Na primeira ronda de perguntas, o deputado do PCP Bruno Dias questionou João Galamba - que está no cargo desde outubro do ano passado - sobre a existência de rendas excessivas no setor da eletricidade.

O secretário de Estado concorda com o seu antecessor Jorge Seguro Sanches, que na audição nesta mesma comissão disse não defender "rasgar, alterar ou ignorar contratos estabelecidos pelo próprio Estado".

"Se a sua pergunta é se identificarmos rendas excessivas e se as devemos cortar e se isso implicar rasgar contratos a minha resposta é não. E por que não devemos rasgar contratos? Porque foram celebrados pelo Estado e rasgar contratos não é uma forma de cortar rendas excessivas", afirmou.
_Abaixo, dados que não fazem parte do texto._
What follows belongs to an exercise in optimizing a design on an open flow for small area, a short achievable clock period and few clock cycles; a production flow would make more cautious choices. Where RTL was checked, it was by simulation tests only, not by an equivalence proof against the original. Power and IR drop assume default switching activity.

the reference run:
==> flow/design.v (excerpt) <==
module Data_selector(
	input clk,
	input rst,
	input data_collect_finish,
	input [7:0] data_in,
	output reg [7:0] data_out,
	output reg [13:0] read_select,
	output reg [13:0] write_out_se,
	output reg data_process_finish,
	output reg wr_enable
    );
Size in the first run: about 240 flip-flops, roughly 49 I/O pins, about 0.0084 mm^2 of cells after synthesis.
==> flow/config.mk <==
export PLATFORM = sky130hd
export DESIGN_NAME = Data_selector
export DESIGN_NICKNAME = Data_selector
export VERILOG_FILES = /design/flow/design.v
export SDC_FILE = /design/flow/constraint.sdc
export NUM_CORES = 4
export LEC_CHECK = 0
export ABC_AREA = 1
export CAP_MARGIN = 20
export CORE_MARGIN = 2
export CORE_UTILIZATION = 55
export SETUP_SLACK_MARGIN = 3.4
export SLEW_MARGIN = 20
==> flow/constraint.sdc <==
create_clock -name core_clock -period 5.5 [get_ports {clk}]
set_input_delay 1.1000 -clock core_clock [delete_from_list [all_inputs] [get_ports {clk}]]
set_output_delay 1.1000 -clock core_clock [all_outputs]
set_load 0.01 [all_outputs]
standard.sh (not shown) runs the stock make flow with config.mk's settings and CLKGATE_MAP_FILE= SYNTH_SCRIPT=/design/flow/synth_recipe.tcl, a recipe that flattens the netlist after the stock synthesis.
==> flow/flow/run.sh <==
#!/bin/bash
# Standard ORFS layout (the standard.sh), with two changes:
#  - port buffers are the smallest buffer (buf_1) instead of clkdlybuf4s50_1;
#  - clock tree built from clkbuf_8 in clusters of up to 16 sinks, without dummy loads.
set -euo pipefail
bash standard.sh \
  "BUFFER_PORTS_ARGS=-buffer_cell sky130_fd_sc_hd__buf_1" \
  "CTS_ARGS=-sink_clustering_enable -repair_clock_nets -dont_use_dummy_load -buf_list sky130_fd_sc_hd__clkbuf_8 -sink_clustering_size 16 -sink_clustering_max_diameter 50" \
  finish > standard_flow.log 2>&1
> inputs changed (the reference run -> the trial run)
diff --git a/flow/config.mk b/flow/config.mk
--- a/flow/config.mk
+++ b/flow/config.mk
@@ -12 +12 @@
-export SETUP_SLACK_MARGIN = 3.4
+export SETUP_SLACK_MARGIN = 3.3
[summary]
Going from the reference run to the trial run, setup slack after layout fell by 0.014 ns; maximum vdd ir drop shrank by 8.9%. [compare] base=the reference run new=the trial run: count of non-CTS buffers in the layout down 26; non-clock buffer area fraction after layout down 2.1 points; clock skew up 0.019 ns; global-route usage flat; maximum frequency down 2.7 MHz. As far as post-synthesis async set-or-reset flop share goes, the reference run and the trial run are indistinguishable; the numbers are identical. Cmp the trial run vs the reference run: post-route fraction of the period consumed by the critical path higher in the trial run.
No run of this note included a check of the RTL's function; only the layout flow was run.


Data_selector, a different RTL version from the one above (not shown whole).
For scale: about 49 I/O pins.
export LEC_CHECK = 0
export CAP_MARGIN = 20
export CORE_MARGIN = 2
export CORE_UTILIZATION = 40
export SETUP_SLACK_MARGIN = 3.2
export SLEW_MARGIN = 20
create_clock -name core_clock -period 5.5 [get_ports {clk}]
run.sh (not shown) runs the stock make flow with config.mk's settings and CLKGATE_MAP_FILE= SYNTH_SCRIPT=/design/flow/synth_recipe.tcl, a recipe that flattens the netlist after the stock synthesis.
Stock flow here: none of the scripts above is used.
Then changed:
Settings changed: CTS_BUF_LIST set to sky130_fd_sc_hd__clkbuf_8, CTS_CLUSTER_DIAMETER set to 60, CTS_CLUSTER_SIZE set to 20.
Result: Maximum frequency falls by 4.1%; final cell count falls by about 0.5%; via count falls by about 1.6%; sequential power hardly moves; worst setup slack got worse by 0.098 ns; global-route usage falls by 0.20 points; core utilization falls by 1.7 points; synthesized cell count is unchanged; non-clock buffer count rises by 4.
No functional check of the RTL was part of any run of this note.


Data_selector, a different RTL version from the one above (not shown whole).
Size: roughly 830 cells after synthesis.
clock: 5.5 ns
lec_check: 0
abc_area: 1
cap_margin: 20
core_margin: 2
core_utilization: 55
setup_slack_margin: 3.35
slew_margin: 20
standard.sh (not shown) runs the stock make flow with config.mk's settings and CLKGATE_MAP_FILE= SYNTH_SCRIPT=/design/flow/synth_recipe.tcl, a recipe that flattens the netlist after the stock synthesis.
==> flow/flow/run.sh <==
#!/bin/bash
# Standard ORFS layout (the standard.sh), with two changes:
#  - port buffers are the smallest buffer (buf_1) instead of clkdlybuf4s50_1;
#  - clock tree built from clkbuf_16 in clusters of up to 30 sinks, without dummy loads.
set -euo pipefail
bash standard.sh \
  "BUFFER_PORTS_ARGS=-buffer_cell sky130_fd_sc_hd__buf_1" \
  "CTS_ARGS=-sink_clustering_enable -repair_clock_nets -dont_use_dummy_load -buf_list sky130_fd_sc_hd__clkbuf_16 -sink_clustering_size 30 -sink_clustering_max_diameter 100" \
  finish > standard_flow.log 2>&1
Testbench counts at the start, summed over its fixed seeds: cycles 302,760.
==> next run, changes <==
CORE_UTILIZATION = 65   (was 55)
SETUP_SLACK_MARGIN = 3.3   (was 3.35)
Outcome: The new run produced a clean layout; setup slack is worse by 41 ps; sequential power is about the same; non-clock buffer count rises by 1; count of clock-buffer cells in the layout goes down by 1; wire length grows by 9.6%.
==> next run, changes <==
ABC_CLOCK_PERIOD_IN_PS = 2500   (was default)
CORE_UTILIZATION = 55   (was 65)
Result: Sequential share of layout area rises by 0.22 points. Die area rises by about a fifth. Cell area falls slightly. Utilization falls by 12 points. Non-clock buffer count falls by 10. Synthesized cell count does not change. Via count falls by a few percent. Worst hold slack degrades by 9.0 ps. Register-to-register slack improves by 60 ps.
==> next run, changes <==
ABC_CLOCK_PERIOD_IN_PS = default   (was 2500)
GPL_ROUTABILITY_DRIVEN = 0   (was default)
After rerunning: Critical path depth does not change; total power rose by 1.9%; global-route usage came out higher by 1.0 points.


Another version of the RTL of Data_selector (not shown whole).
Size: ~910 cells after synthesis, ~250 flip-flops, roughly 49 I/O pins.
export LEC_CHECK = 0
export ABC_AREA = 1
export CAP_MARGIN = 20
export CORE_MARGIN = 2
export CORE_UTILIZATION = 55
export SETUP_SLACK_MARGIN = 3.1
export SLEW_MARGIN = 20
create_clock -name core_clock -period 5.5 [get_ports {clk}]
==> flow/flow/run.sh <==
#!/bin/bash
# Standard ORFS layout (the standard.sh), with two changes:
#  - port buffers are the smallest buffer (buf_1) instead of clkdlybuf4s50_1;
#  - clock tree built from clkbuf_8 in clusters of up to 16 sinks, without dummy loads.
set -euo pipefail
bash standard.sh \
  "BUFFER_PORTS_ARGS=-buffer_cell sky130_fd_sc_hd__buf_1" \
  "CTS_ARGS=-sink_clustering_enable -repair_clock_nets -dont_use_dummy_load -buf_list sky130_fd_sc_hd__clkbuf_8 -sink_clustering_size 16 -sink_clustering_max_diameter 50" \
  finish > standard_flow.log 2>&1
The first run produced a clean layout.
Testbench counts at the start, summed over its fixed seeds: cycles 302,736.
Rerun with:
==> flow/flow/run.sh (replaced) <==
#!/bin/bash
# Standard ORFS layout (the standard.sh), with two changes:
#  - port buffers are the smallest buffer (buf_1) instead of clkdlybuf4s50_1;
#  - clock tree built from clkbuf_16 in clusters of up to 30 sinks, without dummy loads.
set -euo pipefail
bash standard.sh \
  "BUFFER_PORTS_ARGS=-buffer_cell sky130_fd_sc_hd__buf_1" \
  "CTS_ARGS=-sink_clustering_enable -repair_clock_nets -dont_use_dummy_load -buf_list sky130_fd_sc_hd__clkbuf_16 -sink_clustering_size 30 -sink_clustering_max_diameter 100" \
  finish > standard_flow.log 2>&1
- SETUP_SLACK_MARGIN: 3.1 -> 3.3
The new run passed the timing, DRC and antenna checks.
Setup slack gets better by 91 ps.
Die area is unchanged.
Worst hold slack gets better by 11 ps.
Global-route usage grows by 0.34 points.
Via count goes up by 1.4%.
Utilization grows by 1.7 points.
Maximum frequency goes up by 4.1%.
Sequential power is about the same.
Power rises by 3.6%.
Combinational power came out higher by about 7%.
Wire length is higher by 2.2%.
Rerun with:
==> flow/flow/run.sh (replaced) <==
#!/bin/bash
# Standard ORFS layout (the standard.sh), with two changes:
#  - port buffers are the smallest buffer (buf_1) instead of clkdlybuf4s50_1;
#  - clock tree built from clkbuf_8 in clusters of up to 16 sinks, without dummy loads.
set -euo pipefail
bash standard.sh \
  "BUFFER_PORTS_ARGS=-buffer_cell sky130_fd_sc_hd__buf_1" \
  "CTS_ARGS=-sink_clustering_enable -repair_clock_nets -dont_use_dummy_load -buf_list sky130_fd_sc_hd__clkbuf_8 -sink_clustering_size 16 -sink_clustering_max_diameter 50" \
  finish > standard_flow.log 2>&1
- CORE_UTILIZATION: 55 -> 65
Outcome: Wire length grows by 5.6%. Hold slack gets worse by 7.1 ps. Worst setup slack gets better by 68 ps.


Another version of the RTL of Data_selector (not shown whole).
For scale: ~950 cells after synthesis, about 49 I/O pins, ~0.0092 sq mm of cells after synthesis.
Settings: LEC_CHECK=0, ABC_AREA=1, CAP_MARGIN=20, CORE_MARGIN=2, CORE_UTILIZATION=40, SETUP_SLACK_MARGIN=3.4, SLEW_MARGIN=20; clock period 5.5 ns.
==> flow/flow/run.sh <==
#!/bin/bash
# Standard ORFS layout (the standard.sh), with two changes:
#  - port buffers are the smallest buffer (buf_1) instead of clkdlybuf4s50_1;
#  - clock tree built from clkbuf_8 in clusters of up to 16 sinks, without dummy loads.
set -euo pipefail
bash standard.sh \
  "BUFFER_PORTS_ARGS=-buffer_cell sky130_fd_sc_hd__buf_1" \
  "CTS_ARGS=-sink_clustering_enable -repair_clock_nets -dont_use_dummy_load -buf_list sky130_fd_sc_hd__clkbuf_8 -sink_clustering_size 16 -sink_clustering_max_diameter 50" \
  finish > standard_flow.log 2>&1
Testbench counts at the start, summed over its fixed seeds: cycles 302,736.
Then changed:
SETUP_SLACK_MARGIN = 3.2   (was 3.4)
Sequential cell count is unchanged.
Routed wire length went down by 6.2%.
Area after synthesis does not change.
Total power went down by 5.1%.
Sequential share of layout area went up by 1.8 points.
Final area went down by 3.8%.


== run 1 ==
Data_selector, a different RTL version from the one above (not shown whole).
Size in the first run: ~890 cells after synthesis, about 260 flip-flops, roughly 49 I/O pins, about 9600 um^2 of cells after synthesis.
==> flow/config.mk <==
export PLATFORM = sky130hd
export DESIGN_NAME = Data_selector
export DESIGN_NICKNAME = Data_selector
export VERILOG_FILES = /design/flow/design.v
export SDC_FILE = /design/flow/constraint.sdc
export NUM_CORES = 4
export LEC_CHECK = 0
export ABC_CLOCK_PERIOD_IN_PS = 1800
export CAP_MARGIN = 20
export CORE_MARGIN = 2
export CORE_UTILIZATION = 40
export SETUP_SLACK_MARGIN = 3.4
export SLEW_MARGIN = 20
==> flow/constraint.sdc <==
create_clock -name core_clock -period 5.5 [get_ports {clk}]
set_input_delay 1.1000 -clock core_clock [delete_from_list [all_inputs] [get_ports {clk}]]
set_output_delay 1.1000 -clock core_clock [all_outputs]
set_load 0.01 [all_outputs]
==> flow/flow/run.sh <==
#!/bin/bash
# Standard ORFS layout (the standard.sh), with two changes:
#  - port buffers are the smallest buffer (buf_1) instead of clkdlybuf4s50_1;
#  - clock tree built from clkbuf_8 in clusters of up to 20 sinks, without dummy loads.
set -euo pipefail
bash standard.sh \
  "BUFFER_PORTS_ARGS=-buffer_cell sky130_fd_sc_hd__buf_1" \
  "CTS_ARGS=-sink_clustering_enable -repair_clock_nets -dont_use_dummy_load -buf_list sky130_fd_sc_hd__clkbuf_8 -sink_clustering_size 20 -sink_clustering_max_diameter 60" \
  finish > standard_flow.log 2>&1
Testbench counts of run 1, summed over its fixed seeds: cycles 302,736.
Here is what was changed in the inputs of run 2 compared with run 1.
--- a/flow/config.mk
+++ b/flow/config.mk
@@ -11,3 +11,3 @@
 export CORE_UTILIZATION = 40
-export SETUP_SLACK_MARGIN = 3.4
+export SETUP_SLACK_MARGIN = 3.2
 export SLEW_MARGIN = 20
==> run summary <==
- dfrtp_2 as the slowest cell on the critical path was reported by run 2, and o21ai_2 by run 1.
- Comparing run 2 and run 1, the lower ratio of final minimum period to clock period is on run 1.
- Compared to run 1, run 2 has logic depth of the worst path, buffers included 1 higher.
- Looking at sum of buffers and inverters on the critical path, run 2 sits 1 below run 1.
- From run 1 to run 2 the numbers moved as follows: fraction of area in clock buffers and inverters ~0 delta, share of synthesized area spent on multiplexers closely matched the old numbers, net switching power of the design now sits lower, final worst-path setup slack moved down.
Modified inputs, run 3 compared to run 2
==> flow/run.sh (new file) <==
#!/bin/bash
# synth_recipe.tcl (not shown) runs the flow's synth.tcl, then flattens the netlist and writes it again
# the make line also repeats each setting of config.mk as NAME=value (left out here)
make -C /OpenROAD-flow-scripts/flow DESIGN_CONFIG=/design/flow/config.mk WORK_HOME=/design/flow/orfs CLKGATE_MAP_FILE= SYNTH_SCRIPT=/design/flow/synth_recipe.tcl finish
--- a/flow/config.mk
+++ b/flow/config.mk
@@ -7,3 +7,2 @@
 export LEC_CHECK = 0
-export ABC_CLOCK_PERIOD_IN_PS = 1800
 export CAP_MARGIN = 20
@@ -11,3 +10,3 @@
 export CORE_UTILIZATION = 40
-export SETUP_SLACK_MARGIN = 3.2
+export SETUP_SLACK_MARGIN = 3.5
 export SLEW_MARGIN = 20
removed: flow/flow/run.sh
removed: flow/standard.sh
Results
[compare] base=run 2 new=run 3: worst setup timing slack at the placement stage saw a decrease, met1 usage in global routing picked up an extra 2.9 points, fmax has increased, mean number of vias per cell climbed 0.69%. Changes observed in run 3 relative to run 2: count of clock-buffer cells in the layout shows an increase of 10; final non-filler cell area grew by 1700 um^2; met3 usage in global routing went up 0.84 points; worst-path maximum fanout decreased by 2 relative to the old numbers; count of H-tree levels built during CTS essentially unchanged. Clock distribution area overhead in the final layout, run 3 and run 2: smaller value in run 2. Run 3 and run 2 ended up with nearly the same number of max-capacitance violations reported.


== job 4808 ==
The RTL this note starts from:
==> flow/design.v <==
`timescale 1ns / 1ps
module Data_selector(
	input clk,
	input rst,
	input data_collect_finish,
	input [7:0] data_in,
	output reg [7:0] data_out,
	output reg [13:0] read_select,
	output reg [13:0] write_out_se,
	output reg data_process_finish,
	output reg wr_enable
    );
	localparam integer H   = 9;                     
	localparam integer K   = H - 2;                 
	localparam integer R0L = 100 - H;               
	localparam [13:0] DN  = 100;                    
	localparam [13:0] DC  = 1 - 100 * (H - 1);      
	localparam [13:0] DB  = -199;                   
	localparam [13:0] DF  = -100 * (H - 1);         
	localparam [13:0] ALAST = (R0L - K + H - 1) * 100 + 99;
	localparam [13:0] W0  = -(8 * 100 + DC + 2 * 100 + DC);
	localparam [6:0] C98 = 7'd46;                   
	localparam [3:0] J1  = 4'd2;                    
	localparam [3:0] J7  = 4'd10;                   
	reg running;
	reg [3:0] j;                 
	reg [6:0] c;                 
	reg jl, j2, j1, je;          
	reg c0, c1, c99, cf, cx;     
	reg bf, bl;                  
	reg [7:0] D [1:2*H-1];       
	reg [9:0] hp;                
	reg [9:0] h1, h2, h3;        
	reg wr, blur;                
	reg wr1, blur1;              
	wire go = running | (data_collect_finish & ~data_process_finish & ~wr_enable & ~wr1);
	wire [9:0] h0 = hp + {2'b0, data_in};
	wire [11:0] sum = {2'b0, h3} + {1'b0, h2, 1'b0} + {2'b0, h1};
	always @(*) begin
		blur = 1'b0;
		if (cx)
			wr = !j1;                         
		else if (j2) begin
			if (c0) wr = !bf;                 
			else begin
				wr = 1'b1;
				blur = !c1 && !cf;            
			end
		end
		else if (j1)
			wr = bf ? !c0 : c0;               
		else
			wr = bl ? !c0 : cf;               
	end
	wire [13:0] dsw = !c99 ? DC : bl ? DF : DB;
	wire [13:0] a_next = read_select + (jl ? dsw : DN);
	wire [13:0] w_next = write_out_se + (je ? ((c1 && !bf) ? DB : DC) : DN);
	always @(posedge clk or posedge rst) begin
		if (rst) begin
			running <= 1'b0;
			j <= 4'd1;
			c <= 7'd1;
			jl <= 1'b0;
			j2 <= 1'b0;
			j1 <= 1'b0;
			je <= 1'b0;
			c0 <= 1'b1;
			c1 <= 1'b0;
			c99 <= 1'b0;
			cf <= 1'b0;
			cx <= 1'b0;
			bf <= 1'b1;
			bl <= 1'b0;
			read_select <= 0;
			wr1 <= 1'b0;
			wr_enable <= 1'b0;
			data_process_finish <= 1'b0;
		end
		else begin
			wr1 <= 1'b0;
			if (go) begin
				wr1 <= wr;
				running <= 1'b1;
				read_select <= ((jl && cf) || cx) ? 14'd0 : a_next;
				if (cx) begin
					j <= {j[2:0], j[3] ^ j[2]};
					j1 <= 1'b1;
					if (j1) begin
						j <= 4'd1;
						j1 <= 1'b0;
						c <= 7'd1;
						c0 <= 1'b1;
						cx <= 1'b0;
						bf <= 1'b1;
						bl <= 1'b0;
						running <= 1'b0;
					end
				end
				else if (!jl) begin
					j <= {j[2:0], j[3] ^ j[2]};
					jl <= (j == J7);
					j2 <= (j != 4'd1);
					j1 <= (j == 4'd1);
					je <= (j == J1);
				end
				else begin
					j <= 4'd1;
					jl <= 1'b0;
					j2 <= 1'b0;
					j1 <= 1'b0;
					je <= 1'b0;
					if (cf) begin
						cf <= 1'b0;
						cx <= 1'b1;
					end
					else if (c99) begin
						c99 <= 1'b0;
						if (bl) cf <= 1'b1;
						else begin
							c <= 7'd1;
							c0 <= 1'b1;
							bf <= 1'b0;
							bl <= (read_select == ALAST);
						end
					end
					else begin
						c <= {c[5:0], c[6] ^ c[5]};
						c0 <= 1'b0;
						c1 <= c0;
						c99 <= (c == C98);
					end
				end
			end
			else begin
				read_select <= 0;
				j <= 4'd1;
				c <= 7'd1;
				jl <= 1'b0;
				j2 <= 1'b0;
				j1 <= 1'b0;
				je <= 1'b0;
				c0 <= 1'b1;
				c1 <= 1'b0;
				c99 <= 1'b0;
				cf <= 1'b0;
				cx <= 1'b0;
				bf <= 1'b1;
				bl <= 1'b0;
			end
			wr_enable <= wr1;
			if (!running && wr_enable && !wr1) data_process_finish <= 1'b1;
			else if (!data_collect_finish) data_process_finish <= 1'b0;
		end
	end
	integer k;
	always @(posedge clk) begin
		blur1 <= blur;
		if (!running) write_out_se <= go ? W0 + DN : W0;
		else write_out_se <= w_next;
		D[1] <= data_in;
		for (k = 2; k <= 2 * H - 1; k = k + 1) D[k] <= D[k-1];
		hp <= {2'b0, D[2*H-1]} + {1'b0, D[H-1], 1'b0};
		h1 <= h0;
		h2 <= h1;
		h3 <= h2;
		data_out <= blur1 ? sum[11:4] : D[H+2];
	end
endmodule
Settings: LEC_CHECK=0, ABC_AREA=1, ABC_CLOCK_PERIOD_IN_PS=1800, CAP_MARGIN=20, CORE_MARGIN=2, CORE_UTILIZATION=55, SETUP_SLACK_MARGIN=3.3, SLEW_MARGIN=20; clock period 5.5 ns.
==> flow/flow/run.sh <==
#!/bin/bash
# Standard ORFS layout (the standard.sh), with two changes:
#  - port buffers are the smallest buffer (buf_1) instead of clkdlybuf4s50_1;
#  - clock tree built from clkbuf_16 in clusters of up to 30 sinks, without dummy loads.
set -euo pipefail
bash standard.sh \
  "BUFFER_PORTS_ARGS=-buffer_cell sky130_fd_sc_hd__buf_1" \
  "CTS_ARGS=-sink_clustering_enable -repair_clock_nets -dont_use_dummy_load -buf_list sky130_fd_sc_hd__clkbuf_16 -sink_clustering_size 30 -sink_clustering_max_diameter 100" \
  finish > standard_flow.log 2>&1
Testbench counts of job 4808, summed over its fixed seeds: cycles 302,760.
Rasgar contratos, prosseguiu Galamba, "pode ser uma forma de, na aparência, cortar rendas excessivas no curto prazo", mas essas rendas, garantiu, vão surgir "com juros mais à frente".
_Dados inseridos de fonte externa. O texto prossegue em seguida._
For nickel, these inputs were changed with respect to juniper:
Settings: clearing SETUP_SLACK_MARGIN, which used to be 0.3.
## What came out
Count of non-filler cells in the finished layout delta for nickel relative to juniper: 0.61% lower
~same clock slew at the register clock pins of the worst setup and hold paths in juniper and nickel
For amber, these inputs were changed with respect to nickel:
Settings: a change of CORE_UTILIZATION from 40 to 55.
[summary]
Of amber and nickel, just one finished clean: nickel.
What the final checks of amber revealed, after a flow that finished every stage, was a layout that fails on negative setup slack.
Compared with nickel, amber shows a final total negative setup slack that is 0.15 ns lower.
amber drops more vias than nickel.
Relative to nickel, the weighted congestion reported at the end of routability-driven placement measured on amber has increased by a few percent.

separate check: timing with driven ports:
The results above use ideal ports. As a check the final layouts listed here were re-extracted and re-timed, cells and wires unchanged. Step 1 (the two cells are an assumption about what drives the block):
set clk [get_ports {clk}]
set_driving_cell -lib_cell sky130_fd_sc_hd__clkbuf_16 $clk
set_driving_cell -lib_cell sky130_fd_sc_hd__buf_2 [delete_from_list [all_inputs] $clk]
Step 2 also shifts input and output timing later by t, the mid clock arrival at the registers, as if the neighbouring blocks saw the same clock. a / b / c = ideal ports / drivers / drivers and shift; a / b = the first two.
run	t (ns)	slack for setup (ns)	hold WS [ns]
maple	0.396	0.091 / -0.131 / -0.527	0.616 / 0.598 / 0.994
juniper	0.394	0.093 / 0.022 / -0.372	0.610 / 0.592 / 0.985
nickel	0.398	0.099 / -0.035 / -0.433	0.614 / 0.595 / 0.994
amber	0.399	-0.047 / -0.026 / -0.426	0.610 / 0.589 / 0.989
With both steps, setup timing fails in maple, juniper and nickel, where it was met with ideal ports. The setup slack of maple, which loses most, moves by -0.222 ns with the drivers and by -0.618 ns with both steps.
Background: an optimization exercise with open tools, aiming at small area, a short achievable clock period and few clock cycles. Do not read the settings as production practice. In this exercise RTL edits were held to simulation tests only and were not proved equivalent to the original. Power is estimated from default activity; no workload was simulated.

== JK ==
// rdma_ip_decap_integrated
module rdma_ip_decap_integrated #(
    parameter [47:0] LOCAL_MAC  = 48'h000A35010203,
    parameter [15:0] LOCAL_PORT = 16'd5005
)(
    input  wire        iClk,
    input  wire        iRst,
    input  wire [31:0] i_eth_axis_tdata,
    input  wire [3:0]  i_eth_axis_tkeep,
    input  wire        i_eth_axis_tvalid,
    output wire        o_eth_axis_tready,
    input  wire        i_eth_axis_tlast,
    input  wire        i_eth_axis_tuser,
    output wire [31:0] o_payload_axis_tdata,
    output wire [3:0]  o_payload_axis_tkeep,
    output wire        o_payload_axis_tvalid,
    input  wire        i_payload_axis_tready,
    output wire        o_payload_axis_tlast,
    output wire        o_payload_axis_tuser,
    output wire [31:0] o_hdr_src_ip,
    output wire [31:0] o_hdr_dst_ip,
    output wire [15:0] o_hdr_src_port,
    output wire [15:0] o_hdr_dst_port,
    output wire [15:0] o_hdr_payload_len,
    output wire        o_hdr_valid,
    output wire        o_busy,
    output wire        o_error,
    output wire [3:0]  o_error_code,
    output wire        o_stat_pkt_received,
    output wire        o_stat_pkt_dropped,
    output wire [2:0]  o_debug_state
);
wire [31:0] d    = i_eth_axis_tdata;
wire [3:0]  k    = i_eth_axis_tkeep;
wire        tl   = i_eth_axis_tlast;
wire        tu   = i_eth_axis_tuser;
reg  [3:0] bc;       
reg        drop;     
reg        pay;      
reg        pend;     
reg        pk3;      
reg        pu;       
wire hdr_mode = !drop && !pay;
reg [31:0] o_data; reg [3:1] o_keep; reg o_last, o_user, o_valid;
reg [31:0] q_data; reg [3:1] q_keep; reg q_last, q_user, q_valid;
reg  tready;          
reg  busy_r;
wire hs     = i_eth_axis_tvalid && tready;
wire hh     = hs && hdr_mode;      
reg [3:0]  ec;               
reg [15:0] ca, cb;           
reg [15:0] s_reg;            
reg        hv_r, er_r, rc_r, dr_r;
wire        b3  = (bc == 4'd3);
wire [15:0] ya  = b3 ? 16'hFFF7 : ca;
wire [15:0] yb  = b3 ? 16'h0000 : cb;
wire [15:0] cw2 = (bc == 4'd8) ? 16'd0 : d[31:16];
wire [15:0] s1  = ya ^ yb ^ d[15:0];
wire [15:0] c1  = (ya & yb) | (ya & d[15:0]) | (yb & d[15:0]);
wire [15:0] c1r = {c1[14:0], c1[15]};
wire [15:0] s2  = s1 ^ c1r ^ cw2;
  ...
For scale: roughly 690 cells after synthesis, about 140 flip-flops, roughly 210 I/O pins, about 7900 um2 of cells after synthesis.
clock: 9.0 ns
lec_check: 0
abc_clock_period_in_ps: 2500
cap_margin: 20
core_margin: 2
core_utilization: 40
slew_margin: 20
standard.sh (not shown) runs the stock make flow with config.mk's settings and CLKGATE_MAP_FILE= SYNTH_SCRIPT=/design/flow/synth_recipe.tcl, a recipe that flattens the netlist after the stock synthesis.
==> flow/flow/run.sh <==
#!/bin/bash
# The standard layout (standard.sh), with two changes: the port buffers
# inserted before global placement are plain buf_1 cells instead of the
# default delay-cell choice, and timing repair aims for a setup slack of
# 6.0 ns at the 9 ns clock, i.e. a period well under the constraint.
set -euo pipefail
export BUFFER_PORTS_ARGS="-buffer_cell sky130_fd_sc_hd__buf_1"
bash standard.sh SETUP_SLACK_MARGIN=6.0 finish > standard_flow.log 2>&1
Testbench counts of JK, summed over its fixed seeds: cycles 43,647.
"Do facto de existirem rendas excessivas não decorre necessariamente que há mecanismos hoje para corrigir essas rendas excessivas", observou.

O governante entende "o processo de avaliação das rendas excessivas como um olhar para o que foi feito no passado e aprender com os erros, tentado não os reproduzir no futuro".

"E é isso que estamos a fazer hoje. A atribuição de licenças por um mecanismo de leilão concorrencial é exatamente uma forma de aprender com os erros cometidos no passado que não queremos repetir no futuro. Há uma coisa que lhe posso garantir, o que sair dos leilões não terá rendas excessivas", assegurou.

João Galamba começou por "clarificar um pouco o conceito de renda excessiva".

João Galamba admitiu que "há rendas excessivas" ao partir da definição que uma renda excessiva é uma rentabilidade que, à luz da rentabilidade de hoje, "parece excessiva e pouco justificada", deixando claro que "estas decisões têm de ser reconduzidas ao momento em que foram tomadas".